The city of Rock Island is a well laid-out and substantially built town containing a population of about 12,000. It is situated on the Illinois side of the Mississippi River, at the foot of the Upper Rapids, and just below the western extremity of the island of Rock Island, from which it derives its name. The situation of the city is one of the most beautiful that can well be imagined. The bluffs on the Iowa side approach the shore, so that the city of Davenport lies chiefly on the hillsides and over their summits; on the Rock Island side they recede to the distance of more than a mile, leaving a broad and beautiful plain upon which the city is built. This plain is sufficiently elevated to afford a dry and healthy location, and is bounded by the river in front, forming a graceful curve southward at the lower end of the city, and in the rear of the distant hills which form a charming background to the city plat. On this plain the space is amply sufficient for a city of a hundred thousand inhabitants. From almost any point of observation in this vicinity the views are very fine. They combine a landscape of mingled art and nature; the cities of Rock Island, Davenport and Moline, with their tall spires and smoking factories; the island of Rock Island in the broad, bright channel of the Mississippi, and connected with both shores by its magnificent iron bridges. Looking up the river towards the Island, the bridges, with their piers and spans, are seen stretching across a space of three-quarters of a mile, at the point formerly occupied by old Fort Armstrong, while in the distance rises the tall smoke-stack of the Government Works, the Arsenal and Armory, almost hidden in the trees which in this part of the Island have been preserved, and the grounds converted into a beautiful sylvan park. Over this property of the Government, seen not near enough to discern distinctly its stars and stripes, floats the symbol of the national authority, the United States flag.

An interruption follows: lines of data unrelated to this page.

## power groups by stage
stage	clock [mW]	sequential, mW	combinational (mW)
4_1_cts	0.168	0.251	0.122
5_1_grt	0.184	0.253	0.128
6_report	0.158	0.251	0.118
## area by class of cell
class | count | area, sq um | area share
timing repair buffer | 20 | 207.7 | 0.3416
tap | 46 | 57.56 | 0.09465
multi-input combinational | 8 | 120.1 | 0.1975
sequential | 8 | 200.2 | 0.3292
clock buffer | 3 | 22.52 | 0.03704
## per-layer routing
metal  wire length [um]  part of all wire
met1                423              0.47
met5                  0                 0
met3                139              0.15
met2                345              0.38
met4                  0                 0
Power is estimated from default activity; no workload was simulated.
### constraint.sdc
current_design forwarding_unit

set clk_period 17.2
set clk_io_pct 0.2

create_clock -name clk0 -period $clk_period

set non_clock_inputs [all_inputs -no_clocks]
set_input_delay [expr $clk_period * $clk_io_pct] -clock clk0 $non_clock_inputs
set_output_delay [expr $clk_period * $clk_io_pct] -clock clk0 [all_outputs]
### config.mk
export PLATFORM = sky130hd
export DESIGN_NAME = forwarding_unit
export DESIGN_NICKNAME = forwarding_unit
export VERILOG_FILES = /design/flow/design.v
export SDC_FILE = /design/flow/constraint.sdc
export NUM_CORES = 4
export LEC_CHECK = 1
export CORE_AREA = 10 10 147 147
export DIE_AREA = 0 0 157 157
### run.sh
#!/bin/bash
# OpenROAD 26Q1-2900-gdf79404cd8, Yosys 0.63+post, stock flow scripts
make -C /OpenROAD-flow-scripts/flow DESIGN_CONFIG=/design/flow/config.mk WORK_HOME=/design/flow/orfs finish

The Island, the Arsenal works and grounds, and the wonderful improvements of the water power, constitute the chief points of attraction to visitors at Rock Island.

EARLY HISTORY.

FARNHAMSBURG AND STEPHENSON.

The city of Rock Island was preceded by the town of Farnhamsburg, the first settlement on this side of the river within the present city limits..

Here the first house was built by Col. Davenport and Russell Farnham, partners in the Indian trade, in 1826. It stood near the landing from old Fort Armstrong, in the vicinity of the present depot of the Chicago, Rock Island and Pacific Railroad, and was a noted place in the early history of Rock Island County. Here the County government was formed, the first elections held, and the first post office established; it was the seat of the Circuit and County Courts from 1833 to 1835.

This original seat of justice of the County was superseded by the town of Stephenson, a village laid out in what is now the lower part of the city of Rock Island, in 1835. It was laid out by the Commissioners authorized by the Legislature to establish the seat of justice for Rock Island County, and contained the present county grounds, with a portion of the present county buildings. Here are still standing many of the earlier buildings erected by the pioneers, and here were inaugurated many of the first institutions of Rock Island. Stephenson was the cradle of Rock Island, the nursery of much of that intellectual and social life which has since expanded into the larger and intenser life of the city. The founder of the first newspaper here, in 1839, thus speaks of the old town of Stephenson, as it appeared to him in 1840: "The inhabitants of the town and its environs could not be surpassed, if equaled, by any city in the West, for men of intelligence-courteous and kind in everything. Our judiciary consisted of Judge Stone, who was very soon superseded by Judge Brown; our bar consisted of Joseph Knox, Joseph B. Wells, J. Wilson Drury and H. G. Reynolds: the clerk of the Court was an old bachelor, Joseph Conway, brother of Miles Conway, who, with a Mr. Cooper, composed the magistracy of the village; while our medical department was represented by Dr. Gregg alone, a man eminent in his profession.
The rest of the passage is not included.